Sclerophrys tihamica
- Conservation status: Least Concern (IUCN 3.1)

Scientific classification
- Kingdom: Animalia
- Phylum: Chordata
- Class: Amphibia
- Order: Anura
- Family: Bufonidae
- Genus: Sclerophrys
- Species: S. tihamica
- Binomial name: Sclerophrys tihamica (Balletto and Cherchi, 1973)
- Synonyms: Bufo tihamicus Balletto and Cherchi, 1973; Amietophrynus tihamicus (Balletto and Cherchi, 1973);

= Sclerophrys tihamica =

- Authority: (Balletto and Cherchi, 1973)
- Conservation status: LC
- Synonyms: Bufo tihamicus Balletto and Cherchi, 1973, Amietophrynus tihamicus (Balletto and Cherchi, 1973)

Species of amphibian

Sclerophrys tihamica is a species of toad in the family Bufonidae.
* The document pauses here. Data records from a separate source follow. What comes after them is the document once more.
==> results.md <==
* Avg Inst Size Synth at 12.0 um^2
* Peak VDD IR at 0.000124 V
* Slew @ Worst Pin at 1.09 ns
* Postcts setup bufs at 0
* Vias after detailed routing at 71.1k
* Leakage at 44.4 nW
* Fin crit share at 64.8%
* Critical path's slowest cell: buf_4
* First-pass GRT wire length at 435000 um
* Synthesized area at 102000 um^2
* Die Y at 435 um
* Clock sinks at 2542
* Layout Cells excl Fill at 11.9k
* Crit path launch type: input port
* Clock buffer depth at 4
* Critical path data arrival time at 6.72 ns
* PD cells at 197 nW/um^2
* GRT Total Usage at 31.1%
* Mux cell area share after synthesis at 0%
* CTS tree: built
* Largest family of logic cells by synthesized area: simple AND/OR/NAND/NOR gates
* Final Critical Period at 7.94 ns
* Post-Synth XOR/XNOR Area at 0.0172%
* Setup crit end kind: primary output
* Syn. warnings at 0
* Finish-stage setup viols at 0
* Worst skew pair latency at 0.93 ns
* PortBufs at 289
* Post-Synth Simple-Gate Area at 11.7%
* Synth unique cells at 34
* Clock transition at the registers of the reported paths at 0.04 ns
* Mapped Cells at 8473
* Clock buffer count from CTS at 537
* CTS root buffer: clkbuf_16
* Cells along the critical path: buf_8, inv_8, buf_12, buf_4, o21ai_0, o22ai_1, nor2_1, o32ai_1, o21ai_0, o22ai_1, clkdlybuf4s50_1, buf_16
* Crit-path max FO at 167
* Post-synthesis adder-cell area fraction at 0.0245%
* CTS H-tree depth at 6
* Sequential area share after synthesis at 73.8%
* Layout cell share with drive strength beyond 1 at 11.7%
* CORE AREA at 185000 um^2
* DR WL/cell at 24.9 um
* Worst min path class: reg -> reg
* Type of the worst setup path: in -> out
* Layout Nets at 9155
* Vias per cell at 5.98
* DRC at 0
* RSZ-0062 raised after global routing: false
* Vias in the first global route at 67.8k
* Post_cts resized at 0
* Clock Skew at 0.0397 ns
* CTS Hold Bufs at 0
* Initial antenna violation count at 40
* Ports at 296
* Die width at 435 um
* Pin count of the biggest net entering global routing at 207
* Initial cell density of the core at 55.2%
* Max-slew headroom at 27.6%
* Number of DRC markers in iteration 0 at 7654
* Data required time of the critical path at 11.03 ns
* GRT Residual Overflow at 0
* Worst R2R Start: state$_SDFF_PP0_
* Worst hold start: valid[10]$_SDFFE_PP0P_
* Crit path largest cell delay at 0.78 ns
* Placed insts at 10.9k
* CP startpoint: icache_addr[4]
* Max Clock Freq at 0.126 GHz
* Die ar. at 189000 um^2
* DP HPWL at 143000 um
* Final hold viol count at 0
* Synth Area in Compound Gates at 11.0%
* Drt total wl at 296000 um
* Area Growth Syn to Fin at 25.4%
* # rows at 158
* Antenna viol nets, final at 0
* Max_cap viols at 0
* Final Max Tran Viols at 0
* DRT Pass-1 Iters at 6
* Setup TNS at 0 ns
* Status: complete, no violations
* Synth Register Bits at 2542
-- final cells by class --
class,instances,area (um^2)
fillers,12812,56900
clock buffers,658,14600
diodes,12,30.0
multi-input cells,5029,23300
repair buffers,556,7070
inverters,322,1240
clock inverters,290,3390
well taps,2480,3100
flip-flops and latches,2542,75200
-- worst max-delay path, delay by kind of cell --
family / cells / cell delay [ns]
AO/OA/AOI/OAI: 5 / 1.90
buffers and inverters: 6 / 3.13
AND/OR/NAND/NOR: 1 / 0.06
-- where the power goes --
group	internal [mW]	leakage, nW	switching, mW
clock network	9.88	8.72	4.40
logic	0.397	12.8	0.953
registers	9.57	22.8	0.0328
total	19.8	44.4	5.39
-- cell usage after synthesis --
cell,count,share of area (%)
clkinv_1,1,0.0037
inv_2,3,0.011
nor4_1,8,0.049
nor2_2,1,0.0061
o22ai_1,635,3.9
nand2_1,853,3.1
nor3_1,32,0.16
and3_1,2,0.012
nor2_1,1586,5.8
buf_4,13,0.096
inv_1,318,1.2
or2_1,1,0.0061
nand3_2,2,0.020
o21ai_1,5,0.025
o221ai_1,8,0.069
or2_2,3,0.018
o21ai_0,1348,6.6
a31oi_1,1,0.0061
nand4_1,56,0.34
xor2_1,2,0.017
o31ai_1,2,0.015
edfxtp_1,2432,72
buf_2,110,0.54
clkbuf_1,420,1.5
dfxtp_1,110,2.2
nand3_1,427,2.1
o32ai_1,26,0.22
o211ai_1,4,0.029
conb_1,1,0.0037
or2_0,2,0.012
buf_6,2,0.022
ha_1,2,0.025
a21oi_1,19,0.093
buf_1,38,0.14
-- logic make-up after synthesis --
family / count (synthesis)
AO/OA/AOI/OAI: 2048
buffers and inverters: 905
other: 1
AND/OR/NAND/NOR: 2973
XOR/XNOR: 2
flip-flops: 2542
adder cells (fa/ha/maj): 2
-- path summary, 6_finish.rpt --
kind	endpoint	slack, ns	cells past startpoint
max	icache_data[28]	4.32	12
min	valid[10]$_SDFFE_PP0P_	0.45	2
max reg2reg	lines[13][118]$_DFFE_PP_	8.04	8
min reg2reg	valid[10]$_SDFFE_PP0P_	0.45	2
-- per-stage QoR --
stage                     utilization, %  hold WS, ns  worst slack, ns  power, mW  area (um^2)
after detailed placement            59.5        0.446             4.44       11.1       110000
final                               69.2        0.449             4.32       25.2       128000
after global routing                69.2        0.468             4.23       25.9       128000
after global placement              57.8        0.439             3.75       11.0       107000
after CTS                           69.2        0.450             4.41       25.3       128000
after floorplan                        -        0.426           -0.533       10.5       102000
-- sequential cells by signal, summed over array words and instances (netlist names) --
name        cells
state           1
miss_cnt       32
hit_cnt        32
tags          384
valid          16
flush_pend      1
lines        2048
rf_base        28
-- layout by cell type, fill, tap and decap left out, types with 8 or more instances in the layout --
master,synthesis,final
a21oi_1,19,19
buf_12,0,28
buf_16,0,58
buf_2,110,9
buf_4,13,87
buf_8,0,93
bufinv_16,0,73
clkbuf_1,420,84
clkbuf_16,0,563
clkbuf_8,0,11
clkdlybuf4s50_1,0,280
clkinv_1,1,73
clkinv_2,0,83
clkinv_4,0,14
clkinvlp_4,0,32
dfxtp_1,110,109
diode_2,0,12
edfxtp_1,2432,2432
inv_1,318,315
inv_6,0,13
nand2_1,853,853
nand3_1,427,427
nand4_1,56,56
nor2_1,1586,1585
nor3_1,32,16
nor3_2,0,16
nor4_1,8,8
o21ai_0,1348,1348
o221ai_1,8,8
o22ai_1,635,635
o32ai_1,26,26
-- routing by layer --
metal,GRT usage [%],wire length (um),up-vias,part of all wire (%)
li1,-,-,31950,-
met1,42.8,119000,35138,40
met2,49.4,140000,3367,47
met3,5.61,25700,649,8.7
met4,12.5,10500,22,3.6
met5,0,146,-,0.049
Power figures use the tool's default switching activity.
### config.mk
export PLATFORM = sky130hd
export DESIGN_NAME = sid_write_sequencer
export DESIGN_NICKNAME = d
export VERILOG_FILES = /design/src/rtl/sid_pkg.sv /design/src/rtl/sid_cmd_fifo.sv /design/src/rtl/sid_write_sequencer.sv
export SDC_FILE = /design/constraint.sdc
export NUM_CORES = 1
export LEC_CHECK = 0
export ABC_AREA = 1
export CORE_ASPECT_RATIO = 1.4
export CORE_MARGIN = 3
export CORE_UTILIZATION = 60
export CTS_CLUSTER_DIAMETER = 50
export DETAILED_ROUTE_END_ITERATION = 10
export HOLD_SLACK_MARGIN = 0.08
export PLACE_DENSITY = 0.8
export SLEW_MARGIN = 10
export SYNTH_ARGS = -nofsm -noshare
export SYNTH_HDL_FRONTEND = slang
export SYNTH_SLANG_ARGS = --single-unit
### constraint.sdc
create_clock -name clk -period 3.73 [get_ports clk]
set_input_delay 0.746 -clock clk [delete_from_list [all_inputs] [get_ports clk]]
set_output_delay 0.746 -clock clk [all_outputs]
set_load 0.01 [all_outputs]
### src/rtl/sid_pkg.sv
// Shared definitions for the SID write sequencer: register map constants,
// sequencer state encoding and the command entry layout.
package sid_pkg;

  // SID register map anchors
  localparam logic [4:0] VOICE1_BASE = 5'h00;
  localparam logic [4:0] VOICE2_BASE = 5'h07;
  localparam logic [4:0] VOICE3_BASE = 5'h0E;
  localparam logic [4:0] FILTER_BASE = 5'h15;
  localparam logic [4:0] REG_VOLUME  = 5'h18;

  // Sequencer states
  typedef enum logic {
    ST_IDLE = 1'b0,
    ST_WAIT = 1'b1
  } state_t;

  // One queued command: register write or tick wait
  typedef struct packed {
    logic        is_wait;
    logic [4:0]  addr;
    logic [15:0] data;
  } cmd_t;

  localparam int CMD_W = $bits(cmd_t);

endpackage

### src/rtl/sid_cmd_fifo.sv
// Synchronous command FIFO with flush and occupancy output.
// Pointers carry one extra wrap bit so full and empty are distinguishable.
module sid_cmd_fifo #(
  parameter int DEPTH = 8,
  parameter int WIDTH = 22
) (
  input  logic                       clk,
  input  logic                       reset,
  input  logic                       flush,
  input  logic                       push,
  input  logic [WIDTH-1:0]           wdata,
  input  logic                       pop,
  output logic [WIDTH-1:0]           rdata,
  output logic                       full,
  output logic                       empty,
  output logic [$clog2(DEPTH+1)-1:0] level
);

  localparam int AW = $clog2(DEPTH);
  localparam int LW = $clog2(DEPTH+1);
  localparam logic [AW:0] FULL_CNT = (AW+1)'(DEPTH);

  logic [WIDTH-1:0] mem_q [DEPTH];
  logic [AW:0]      wr_ptr_q, wr_ptr_d;
  logic [AW:0]      rd_ptr_q, rd_ptr_d;
  logic [AW:0]      count;
  logic             do_push, do_pop;

  assign count   = wr_ptr_q - rd_ptr_q;
  assign full    = (count == FULL_CNT);
  assign empty   = (wr_ptr_q == rd_ptr_q);
  assign level   = LW'(count);
  assign rdata   = mem_q[rd_ptr_q[AW-1:0]];
  assign do_push = push && !full && !flush;
  assign do_pop  = pop && !empty && !flush;

  // Pointer update; flush empties the queue and wins over push/pop
  always_comb begin
    wr_ptr_d = wr_ptr_q + (AW+1)'(do_push);
    rd_ptr_d = rd_ptr_q + (AW+1)'(do_pop);
    if (flush) begin
      wr_ptr_d = '0;
      rd_ptr_d = '0;
    end
  end

  // Pointer registers
  always_ff @(posedge clk or posedge reset) begin
    if (reset) begin
      wr_ptr_q <= '0;
      rd_ptr_q <= '0;
    end else begin
      wr_ptr_q <= wr_ptr_d;
      rd_ptr_q <= rd_ptr_d;
    end
  end

  // Storage array; contents need no reset since pointers gate visibility
  always_ff @(posedge clk) begin
    if (do_push) mem_q[wr_ptr_q[AW-1:0]] <= wdata;
  end

endmodule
It is endemic to the Arabian Peninsula and occurs along the Red Sea coastline of Saudi Arabia and Yemen. It is sometimes known as Balletto's toad. Reports of Bufo pentoni (now Sclerophrys pentoni) from the Arabian Peninsula refer to this species.

Sclerophrys tihamica is a common and abundant species in wadis and irrigated areas. It occurs at elevations of 25–400 m above sea level. Breeding takes place in still or slow-moving water. There are no known threats to this species.